→ **Data**
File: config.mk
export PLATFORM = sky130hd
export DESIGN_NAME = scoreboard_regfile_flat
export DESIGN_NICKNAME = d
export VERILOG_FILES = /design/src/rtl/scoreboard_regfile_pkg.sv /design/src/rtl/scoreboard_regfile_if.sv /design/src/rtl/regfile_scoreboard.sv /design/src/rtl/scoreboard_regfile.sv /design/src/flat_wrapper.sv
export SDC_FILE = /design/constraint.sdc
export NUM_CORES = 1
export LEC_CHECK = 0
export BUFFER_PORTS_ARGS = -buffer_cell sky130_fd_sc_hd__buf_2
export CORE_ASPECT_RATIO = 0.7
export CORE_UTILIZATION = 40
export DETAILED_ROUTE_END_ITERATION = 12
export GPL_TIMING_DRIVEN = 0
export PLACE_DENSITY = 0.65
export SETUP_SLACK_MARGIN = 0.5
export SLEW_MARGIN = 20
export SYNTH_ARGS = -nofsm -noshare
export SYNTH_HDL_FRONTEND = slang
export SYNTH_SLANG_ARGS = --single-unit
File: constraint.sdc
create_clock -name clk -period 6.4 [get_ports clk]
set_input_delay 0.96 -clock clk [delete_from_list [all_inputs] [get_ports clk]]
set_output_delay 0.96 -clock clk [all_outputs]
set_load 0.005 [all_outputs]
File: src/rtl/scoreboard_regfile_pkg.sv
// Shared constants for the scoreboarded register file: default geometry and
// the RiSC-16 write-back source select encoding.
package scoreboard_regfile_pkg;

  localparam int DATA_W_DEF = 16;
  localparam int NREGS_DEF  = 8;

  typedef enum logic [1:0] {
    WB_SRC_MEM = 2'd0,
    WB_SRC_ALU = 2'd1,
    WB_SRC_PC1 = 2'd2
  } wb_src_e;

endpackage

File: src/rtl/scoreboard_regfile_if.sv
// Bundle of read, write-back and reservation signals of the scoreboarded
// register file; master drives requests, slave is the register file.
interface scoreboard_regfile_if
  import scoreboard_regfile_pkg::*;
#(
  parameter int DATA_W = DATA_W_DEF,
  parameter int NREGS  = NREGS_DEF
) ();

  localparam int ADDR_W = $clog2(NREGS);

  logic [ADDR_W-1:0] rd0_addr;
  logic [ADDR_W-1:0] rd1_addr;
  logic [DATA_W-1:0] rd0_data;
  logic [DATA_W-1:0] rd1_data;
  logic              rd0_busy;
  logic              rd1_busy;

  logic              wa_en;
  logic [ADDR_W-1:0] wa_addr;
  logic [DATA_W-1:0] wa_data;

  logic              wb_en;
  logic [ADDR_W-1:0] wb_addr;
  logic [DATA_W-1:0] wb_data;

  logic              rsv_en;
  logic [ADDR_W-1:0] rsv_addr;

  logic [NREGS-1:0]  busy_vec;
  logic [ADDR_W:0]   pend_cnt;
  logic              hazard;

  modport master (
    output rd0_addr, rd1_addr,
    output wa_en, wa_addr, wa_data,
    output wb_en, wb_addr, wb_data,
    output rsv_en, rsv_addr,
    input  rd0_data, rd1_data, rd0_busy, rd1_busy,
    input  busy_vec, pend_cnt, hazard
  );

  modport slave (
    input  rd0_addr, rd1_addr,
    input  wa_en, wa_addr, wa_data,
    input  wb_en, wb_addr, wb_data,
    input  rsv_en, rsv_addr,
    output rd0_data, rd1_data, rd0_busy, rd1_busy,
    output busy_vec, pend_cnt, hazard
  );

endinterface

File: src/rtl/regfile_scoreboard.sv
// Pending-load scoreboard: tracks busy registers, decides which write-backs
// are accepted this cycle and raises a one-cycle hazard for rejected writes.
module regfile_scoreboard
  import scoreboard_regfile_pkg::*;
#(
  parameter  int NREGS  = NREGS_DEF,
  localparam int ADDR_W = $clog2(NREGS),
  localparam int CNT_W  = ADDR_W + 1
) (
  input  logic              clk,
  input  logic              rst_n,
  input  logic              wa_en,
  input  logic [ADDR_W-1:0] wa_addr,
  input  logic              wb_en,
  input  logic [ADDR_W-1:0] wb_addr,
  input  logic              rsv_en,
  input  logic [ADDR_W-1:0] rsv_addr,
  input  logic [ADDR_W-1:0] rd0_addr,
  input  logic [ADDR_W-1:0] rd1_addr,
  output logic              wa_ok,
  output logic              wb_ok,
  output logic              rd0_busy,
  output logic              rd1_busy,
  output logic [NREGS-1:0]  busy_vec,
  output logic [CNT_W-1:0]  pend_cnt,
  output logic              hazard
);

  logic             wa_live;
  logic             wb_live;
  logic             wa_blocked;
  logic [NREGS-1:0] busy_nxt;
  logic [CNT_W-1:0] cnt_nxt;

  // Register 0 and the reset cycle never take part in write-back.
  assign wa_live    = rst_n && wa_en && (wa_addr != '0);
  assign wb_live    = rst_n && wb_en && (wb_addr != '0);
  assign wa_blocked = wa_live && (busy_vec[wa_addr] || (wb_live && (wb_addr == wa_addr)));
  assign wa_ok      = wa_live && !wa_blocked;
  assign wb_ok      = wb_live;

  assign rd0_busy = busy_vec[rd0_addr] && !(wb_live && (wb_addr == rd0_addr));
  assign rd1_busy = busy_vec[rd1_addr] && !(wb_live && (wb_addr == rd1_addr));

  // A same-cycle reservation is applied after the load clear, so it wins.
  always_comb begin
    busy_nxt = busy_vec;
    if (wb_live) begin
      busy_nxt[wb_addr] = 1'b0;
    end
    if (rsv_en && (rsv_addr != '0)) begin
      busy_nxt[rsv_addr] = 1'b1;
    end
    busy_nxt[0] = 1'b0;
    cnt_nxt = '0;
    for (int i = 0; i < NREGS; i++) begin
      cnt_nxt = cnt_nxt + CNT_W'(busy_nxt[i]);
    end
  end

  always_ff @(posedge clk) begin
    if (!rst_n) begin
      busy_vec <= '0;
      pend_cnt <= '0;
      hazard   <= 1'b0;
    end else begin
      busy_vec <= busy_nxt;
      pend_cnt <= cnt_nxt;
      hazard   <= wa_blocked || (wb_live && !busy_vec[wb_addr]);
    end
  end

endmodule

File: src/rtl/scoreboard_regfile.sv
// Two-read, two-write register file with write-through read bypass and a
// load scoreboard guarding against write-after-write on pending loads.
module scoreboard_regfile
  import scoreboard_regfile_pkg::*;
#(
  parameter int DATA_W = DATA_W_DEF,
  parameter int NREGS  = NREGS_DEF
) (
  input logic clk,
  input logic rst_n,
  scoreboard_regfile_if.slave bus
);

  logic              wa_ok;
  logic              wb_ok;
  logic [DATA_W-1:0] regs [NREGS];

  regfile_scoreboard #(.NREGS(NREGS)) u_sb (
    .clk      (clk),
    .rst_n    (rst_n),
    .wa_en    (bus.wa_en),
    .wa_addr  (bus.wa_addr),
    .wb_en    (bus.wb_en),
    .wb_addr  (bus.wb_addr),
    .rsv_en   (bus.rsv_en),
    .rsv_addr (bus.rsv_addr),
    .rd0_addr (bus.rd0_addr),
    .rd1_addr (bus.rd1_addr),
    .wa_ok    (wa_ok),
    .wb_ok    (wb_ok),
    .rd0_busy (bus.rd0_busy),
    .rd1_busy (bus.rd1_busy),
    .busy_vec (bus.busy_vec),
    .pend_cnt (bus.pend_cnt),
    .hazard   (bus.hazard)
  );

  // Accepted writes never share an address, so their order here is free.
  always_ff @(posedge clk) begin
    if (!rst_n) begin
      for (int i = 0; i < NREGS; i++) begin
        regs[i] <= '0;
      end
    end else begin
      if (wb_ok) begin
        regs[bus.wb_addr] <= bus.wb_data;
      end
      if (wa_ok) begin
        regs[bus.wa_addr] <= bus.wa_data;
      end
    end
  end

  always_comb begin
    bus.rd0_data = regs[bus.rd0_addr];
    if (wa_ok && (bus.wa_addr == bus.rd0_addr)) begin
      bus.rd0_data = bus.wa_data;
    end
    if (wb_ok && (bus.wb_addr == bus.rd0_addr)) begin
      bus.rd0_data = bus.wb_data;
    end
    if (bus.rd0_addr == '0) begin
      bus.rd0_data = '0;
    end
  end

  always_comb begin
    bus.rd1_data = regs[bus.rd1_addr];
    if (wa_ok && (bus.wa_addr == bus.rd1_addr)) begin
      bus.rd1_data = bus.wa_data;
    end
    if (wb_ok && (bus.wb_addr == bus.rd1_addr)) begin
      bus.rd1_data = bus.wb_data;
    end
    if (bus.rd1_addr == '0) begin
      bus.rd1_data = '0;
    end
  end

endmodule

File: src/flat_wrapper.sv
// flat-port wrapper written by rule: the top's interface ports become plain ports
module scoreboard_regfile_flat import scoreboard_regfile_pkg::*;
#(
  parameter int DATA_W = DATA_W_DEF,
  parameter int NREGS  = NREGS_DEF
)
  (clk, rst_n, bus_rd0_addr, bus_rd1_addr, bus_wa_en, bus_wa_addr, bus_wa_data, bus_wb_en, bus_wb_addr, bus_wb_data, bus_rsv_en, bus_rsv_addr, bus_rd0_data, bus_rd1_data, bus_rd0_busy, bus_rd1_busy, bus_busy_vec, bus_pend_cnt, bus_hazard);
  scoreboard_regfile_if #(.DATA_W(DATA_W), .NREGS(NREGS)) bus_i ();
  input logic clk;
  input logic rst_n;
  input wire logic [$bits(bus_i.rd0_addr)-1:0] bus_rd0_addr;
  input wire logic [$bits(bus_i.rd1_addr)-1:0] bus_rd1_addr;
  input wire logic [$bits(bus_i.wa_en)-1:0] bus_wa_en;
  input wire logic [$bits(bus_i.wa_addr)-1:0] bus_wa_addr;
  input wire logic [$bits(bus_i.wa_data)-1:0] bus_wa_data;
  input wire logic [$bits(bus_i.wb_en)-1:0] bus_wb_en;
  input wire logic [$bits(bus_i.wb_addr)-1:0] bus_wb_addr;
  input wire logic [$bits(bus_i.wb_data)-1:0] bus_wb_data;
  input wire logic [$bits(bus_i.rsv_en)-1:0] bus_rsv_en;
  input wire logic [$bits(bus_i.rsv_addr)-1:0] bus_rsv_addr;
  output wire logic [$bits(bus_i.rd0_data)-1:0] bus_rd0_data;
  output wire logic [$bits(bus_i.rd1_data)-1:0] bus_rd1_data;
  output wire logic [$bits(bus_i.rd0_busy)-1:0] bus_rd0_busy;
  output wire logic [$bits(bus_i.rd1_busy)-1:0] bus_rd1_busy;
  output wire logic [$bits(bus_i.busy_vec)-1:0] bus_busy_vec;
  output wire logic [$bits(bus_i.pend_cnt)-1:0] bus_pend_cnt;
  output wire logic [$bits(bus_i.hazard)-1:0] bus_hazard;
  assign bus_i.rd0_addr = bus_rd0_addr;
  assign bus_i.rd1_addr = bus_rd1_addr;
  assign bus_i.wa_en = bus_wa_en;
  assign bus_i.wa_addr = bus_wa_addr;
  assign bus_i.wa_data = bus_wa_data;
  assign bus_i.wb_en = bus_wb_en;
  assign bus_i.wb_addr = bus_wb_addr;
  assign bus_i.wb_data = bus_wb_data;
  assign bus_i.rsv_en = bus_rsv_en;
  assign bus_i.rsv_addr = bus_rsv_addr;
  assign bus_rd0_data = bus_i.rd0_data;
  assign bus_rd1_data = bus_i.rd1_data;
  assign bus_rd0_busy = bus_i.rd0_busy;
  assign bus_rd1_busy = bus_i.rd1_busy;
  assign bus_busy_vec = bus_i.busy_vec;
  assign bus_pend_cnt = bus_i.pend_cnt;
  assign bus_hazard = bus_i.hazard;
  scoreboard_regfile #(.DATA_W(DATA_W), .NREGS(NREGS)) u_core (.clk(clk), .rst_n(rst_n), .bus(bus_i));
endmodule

...

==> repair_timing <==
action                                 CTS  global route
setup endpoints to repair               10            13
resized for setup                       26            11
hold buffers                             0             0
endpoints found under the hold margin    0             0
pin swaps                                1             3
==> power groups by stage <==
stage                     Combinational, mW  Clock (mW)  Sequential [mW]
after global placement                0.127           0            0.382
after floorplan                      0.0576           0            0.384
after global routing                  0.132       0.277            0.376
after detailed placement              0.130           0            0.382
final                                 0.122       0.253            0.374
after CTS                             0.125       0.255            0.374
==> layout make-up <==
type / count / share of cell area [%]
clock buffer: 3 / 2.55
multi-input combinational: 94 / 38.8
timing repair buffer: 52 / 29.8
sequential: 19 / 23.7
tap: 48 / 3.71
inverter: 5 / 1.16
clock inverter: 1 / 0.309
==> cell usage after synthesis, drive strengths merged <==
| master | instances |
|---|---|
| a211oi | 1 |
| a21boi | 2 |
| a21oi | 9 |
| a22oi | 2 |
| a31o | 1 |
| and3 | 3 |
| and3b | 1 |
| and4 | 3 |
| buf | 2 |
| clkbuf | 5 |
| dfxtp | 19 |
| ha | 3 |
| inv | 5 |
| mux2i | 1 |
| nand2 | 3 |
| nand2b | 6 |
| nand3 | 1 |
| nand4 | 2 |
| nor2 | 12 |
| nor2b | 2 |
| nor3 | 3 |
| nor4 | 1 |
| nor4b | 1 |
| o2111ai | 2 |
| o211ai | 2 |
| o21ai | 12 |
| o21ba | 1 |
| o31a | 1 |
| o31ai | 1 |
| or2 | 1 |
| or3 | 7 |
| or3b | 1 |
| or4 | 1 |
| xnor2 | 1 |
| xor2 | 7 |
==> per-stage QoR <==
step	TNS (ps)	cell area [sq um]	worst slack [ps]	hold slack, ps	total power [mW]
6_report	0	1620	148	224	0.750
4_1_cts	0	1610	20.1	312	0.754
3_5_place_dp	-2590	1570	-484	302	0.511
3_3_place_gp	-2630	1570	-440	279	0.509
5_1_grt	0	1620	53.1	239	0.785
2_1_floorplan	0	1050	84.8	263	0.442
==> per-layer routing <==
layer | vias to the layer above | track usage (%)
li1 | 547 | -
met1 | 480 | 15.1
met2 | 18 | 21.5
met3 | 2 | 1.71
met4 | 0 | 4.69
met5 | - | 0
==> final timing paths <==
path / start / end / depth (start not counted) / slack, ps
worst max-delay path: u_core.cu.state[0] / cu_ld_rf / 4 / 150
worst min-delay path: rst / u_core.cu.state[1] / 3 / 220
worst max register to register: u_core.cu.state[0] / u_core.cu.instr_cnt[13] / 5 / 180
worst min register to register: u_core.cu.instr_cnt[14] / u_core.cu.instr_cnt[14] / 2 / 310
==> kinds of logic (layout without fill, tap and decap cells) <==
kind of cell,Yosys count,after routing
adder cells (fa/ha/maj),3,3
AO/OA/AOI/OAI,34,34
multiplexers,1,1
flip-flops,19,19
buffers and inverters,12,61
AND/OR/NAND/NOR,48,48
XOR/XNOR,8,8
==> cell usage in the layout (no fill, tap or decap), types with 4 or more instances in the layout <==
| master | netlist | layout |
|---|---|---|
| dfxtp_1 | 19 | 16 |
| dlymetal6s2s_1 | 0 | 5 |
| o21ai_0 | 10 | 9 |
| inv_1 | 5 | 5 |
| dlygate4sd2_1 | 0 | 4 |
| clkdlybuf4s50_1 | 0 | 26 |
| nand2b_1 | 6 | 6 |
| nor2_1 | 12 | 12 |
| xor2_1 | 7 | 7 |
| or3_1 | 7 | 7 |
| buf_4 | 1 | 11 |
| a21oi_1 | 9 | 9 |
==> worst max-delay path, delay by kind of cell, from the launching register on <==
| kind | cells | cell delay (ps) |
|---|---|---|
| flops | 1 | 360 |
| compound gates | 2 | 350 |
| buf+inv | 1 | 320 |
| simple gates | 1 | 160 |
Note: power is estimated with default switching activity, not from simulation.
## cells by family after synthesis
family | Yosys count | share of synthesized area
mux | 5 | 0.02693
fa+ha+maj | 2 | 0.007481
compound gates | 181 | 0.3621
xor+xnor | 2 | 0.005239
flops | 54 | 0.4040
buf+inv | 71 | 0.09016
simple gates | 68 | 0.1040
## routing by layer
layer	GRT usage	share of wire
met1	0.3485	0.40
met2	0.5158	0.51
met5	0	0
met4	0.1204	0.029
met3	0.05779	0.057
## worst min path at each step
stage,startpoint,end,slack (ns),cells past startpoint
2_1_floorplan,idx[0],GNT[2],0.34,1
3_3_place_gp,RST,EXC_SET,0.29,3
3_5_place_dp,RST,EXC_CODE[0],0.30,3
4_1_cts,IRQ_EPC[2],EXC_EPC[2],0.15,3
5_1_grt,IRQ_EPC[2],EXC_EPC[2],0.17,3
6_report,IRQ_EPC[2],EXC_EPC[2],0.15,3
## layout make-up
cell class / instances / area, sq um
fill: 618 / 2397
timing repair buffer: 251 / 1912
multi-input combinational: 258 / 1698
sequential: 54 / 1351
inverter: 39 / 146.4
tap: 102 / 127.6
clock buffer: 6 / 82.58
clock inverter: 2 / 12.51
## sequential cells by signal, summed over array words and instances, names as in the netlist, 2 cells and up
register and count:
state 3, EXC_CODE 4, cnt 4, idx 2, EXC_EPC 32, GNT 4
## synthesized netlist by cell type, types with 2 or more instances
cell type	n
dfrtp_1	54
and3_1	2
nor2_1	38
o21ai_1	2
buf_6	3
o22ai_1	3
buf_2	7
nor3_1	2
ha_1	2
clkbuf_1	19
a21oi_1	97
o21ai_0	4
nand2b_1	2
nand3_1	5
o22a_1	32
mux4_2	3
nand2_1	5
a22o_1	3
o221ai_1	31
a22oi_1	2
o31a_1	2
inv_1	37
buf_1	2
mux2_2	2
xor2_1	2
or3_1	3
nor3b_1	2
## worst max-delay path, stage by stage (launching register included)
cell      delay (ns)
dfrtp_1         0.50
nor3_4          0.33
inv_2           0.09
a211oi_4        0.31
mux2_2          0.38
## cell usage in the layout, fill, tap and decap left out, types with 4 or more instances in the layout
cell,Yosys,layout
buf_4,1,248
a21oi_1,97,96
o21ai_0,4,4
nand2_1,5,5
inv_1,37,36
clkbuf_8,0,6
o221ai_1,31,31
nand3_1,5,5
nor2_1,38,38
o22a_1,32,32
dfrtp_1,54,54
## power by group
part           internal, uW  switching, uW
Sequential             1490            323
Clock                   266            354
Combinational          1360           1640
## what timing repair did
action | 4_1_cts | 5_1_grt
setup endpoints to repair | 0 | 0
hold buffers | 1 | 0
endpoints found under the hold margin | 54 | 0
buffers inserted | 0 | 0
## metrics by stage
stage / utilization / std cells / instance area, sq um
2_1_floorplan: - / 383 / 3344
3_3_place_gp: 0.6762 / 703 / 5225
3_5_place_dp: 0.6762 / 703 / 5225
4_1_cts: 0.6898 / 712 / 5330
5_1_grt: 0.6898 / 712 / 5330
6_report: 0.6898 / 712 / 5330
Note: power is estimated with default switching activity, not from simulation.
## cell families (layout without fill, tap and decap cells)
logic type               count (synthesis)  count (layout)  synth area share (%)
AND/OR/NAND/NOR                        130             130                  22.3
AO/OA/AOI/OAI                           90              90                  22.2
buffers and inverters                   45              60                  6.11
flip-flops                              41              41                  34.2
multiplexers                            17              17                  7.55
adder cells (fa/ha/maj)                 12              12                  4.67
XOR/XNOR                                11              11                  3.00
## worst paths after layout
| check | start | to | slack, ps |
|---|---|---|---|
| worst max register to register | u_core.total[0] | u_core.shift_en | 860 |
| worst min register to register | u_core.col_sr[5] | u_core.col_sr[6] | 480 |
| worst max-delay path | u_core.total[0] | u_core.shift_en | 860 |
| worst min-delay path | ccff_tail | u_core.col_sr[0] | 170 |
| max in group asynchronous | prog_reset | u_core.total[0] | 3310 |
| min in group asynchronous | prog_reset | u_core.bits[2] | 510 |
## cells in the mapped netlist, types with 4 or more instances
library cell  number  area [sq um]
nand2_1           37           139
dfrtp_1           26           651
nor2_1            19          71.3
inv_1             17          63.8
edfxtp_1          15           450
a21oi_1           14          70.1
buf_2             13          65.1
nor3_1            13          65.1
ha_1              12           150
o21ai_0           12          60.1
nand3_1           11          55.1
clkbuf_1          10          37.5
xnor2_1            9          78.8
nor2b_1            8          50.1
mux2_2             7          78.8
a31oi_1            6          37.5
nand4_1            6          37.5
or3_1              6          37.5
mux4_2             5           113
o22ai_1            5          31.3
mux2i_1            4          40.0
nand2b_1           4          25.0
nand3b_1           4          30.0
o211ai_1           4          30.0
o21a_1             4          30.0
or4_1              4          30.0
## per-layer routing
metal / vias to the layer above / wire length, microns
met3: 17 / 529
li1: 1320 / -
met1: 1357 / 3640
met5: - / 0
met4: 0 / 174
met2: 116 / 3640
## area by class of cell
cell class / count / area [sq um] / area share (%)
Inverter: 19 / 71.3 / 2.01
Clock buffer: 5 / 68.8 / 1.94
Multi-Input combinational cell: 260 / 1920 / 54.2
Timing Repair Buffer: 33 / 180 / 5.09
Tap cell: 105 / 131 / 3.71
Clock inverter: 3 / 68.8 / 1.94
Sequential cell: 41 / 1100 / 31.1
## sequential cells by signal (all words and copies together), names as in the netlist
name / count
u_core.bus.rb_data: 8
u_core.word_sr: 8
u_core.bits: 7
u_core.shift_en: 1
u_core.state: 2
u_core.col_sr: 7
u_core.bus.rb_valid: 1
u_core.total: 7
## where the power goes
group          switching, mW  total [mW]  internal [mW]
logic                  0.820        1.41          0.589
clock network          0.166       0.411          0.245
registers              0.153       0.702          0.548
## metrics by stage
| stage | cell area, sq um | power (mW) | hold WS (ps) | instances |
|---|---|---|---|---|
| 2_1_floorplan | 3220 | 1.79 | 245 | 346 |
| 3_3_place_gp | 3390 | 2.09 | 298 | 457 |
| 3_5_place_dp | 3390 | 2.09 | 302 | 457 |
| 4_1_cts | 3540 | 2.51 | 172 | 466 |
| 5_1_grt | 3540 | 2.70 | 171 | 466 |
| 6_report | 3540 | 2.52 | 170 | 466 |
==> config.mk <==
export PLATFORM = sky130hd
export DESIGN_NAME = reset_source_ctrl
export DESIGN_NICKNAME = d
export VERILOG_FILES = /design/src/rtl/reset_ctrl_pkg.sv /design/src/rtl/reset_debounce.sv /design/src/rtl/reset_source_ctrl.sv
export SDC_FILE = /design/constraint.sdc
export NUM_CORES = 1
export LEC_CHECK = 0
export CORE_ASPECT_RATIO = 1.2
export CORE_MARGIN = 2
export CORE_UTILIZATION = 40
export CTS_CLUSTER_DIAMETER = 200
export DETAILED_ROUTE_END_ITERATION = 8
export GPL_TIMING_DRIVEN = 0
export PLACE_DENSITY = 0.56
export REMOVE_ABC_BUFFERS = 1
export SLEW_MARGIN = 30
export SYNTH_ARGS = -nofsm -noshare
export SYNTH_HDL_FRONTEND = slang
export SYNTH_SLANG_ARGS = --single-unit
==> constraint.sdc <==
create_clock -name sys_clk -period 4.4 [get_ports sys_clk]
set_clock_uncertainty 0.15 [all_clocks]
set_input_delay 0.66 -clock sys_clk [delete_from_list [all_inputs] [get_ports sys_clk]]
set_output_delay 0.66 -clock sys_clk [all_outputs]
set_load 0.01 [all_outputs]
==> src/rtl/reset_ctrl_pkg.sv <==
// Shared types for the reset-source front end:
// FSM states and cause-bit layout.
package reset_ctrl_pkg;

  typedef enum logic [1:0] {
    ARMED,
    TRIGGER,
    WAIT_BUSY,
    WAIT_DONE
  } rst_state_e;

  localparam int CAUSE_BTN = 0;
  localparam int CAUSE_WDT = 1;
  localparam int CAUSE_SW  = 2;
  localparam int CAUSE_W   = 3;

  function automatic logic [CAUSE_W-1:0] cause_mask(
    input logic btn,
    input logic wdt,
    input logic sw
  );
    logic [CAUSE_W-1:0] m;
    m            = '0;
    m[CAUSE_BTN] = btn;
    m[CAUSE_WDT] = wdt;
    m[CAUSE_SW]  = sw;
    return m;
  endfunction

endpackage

→ **Activity**
The answer is the run of lines above from the line containing "nand2 | 3 |" through the line containing "worst max register to register: u_core.cu.state[0]", copied exactly and alone.

→ **Solution for this exercise**
| nand2 | 3 |
| nand2b | 6 |
| nand3 | 1 |
| nand4 | 2 |
| nor2 | 12 |
| nor2b | 2 |
| nor3 | 3 |
| nor4 | 1 |
| nor4b | 1 |
| o2111ai | 2 |
| o211ai | 2 |
| o21ai | 12 |
| o21ba | 1 |
| o31a | 1 |
| o31ai | 1 |
| or2 | 1 |
| or3 | 7 |
| or3b | 1 |
| or4 | 1 |
| xnor2 | 1 |
| xor2 | 7 |
==> per-stage QoR <==
step	TNS (ps)	cell area [sq um]	worst slack [ps]	hold slack, ps	total power [mW]
6_report	0	1620	148	224	0.750
4_1_cts	0	1610	20.1	312	0.754
3_5_place_dp	-2590	1570	-484	302	0.511
3_3_place_gp	-2630	1570	-440	279	0.509
5_1_grt	0	1620	53.1	239	0.785
2_1_floorplan	0	1050	84.8	263	0.442
==> per-layer routing <==
layer | vias to the layer above | track usage (%)
li1 | 547 | -
met1 | 480 | 15.1
met2 | 18 | 21.5
met3 | 2 | 1.71
met4 | 0 | 4.69
met5 | - | 0
==> final timing paths <==
path / start / end / depth (start not counted) / slack, ps
worst max-delay path: u_core.cu.state[0] / cu_ld_rf / 4 / 150
worst min-delay path: rst / u_core.cu.state[1] / 3 / 220
worst max register to register: u_core.cu.state[0] / u_core.cu.instr_cnt[13] / 5 / 180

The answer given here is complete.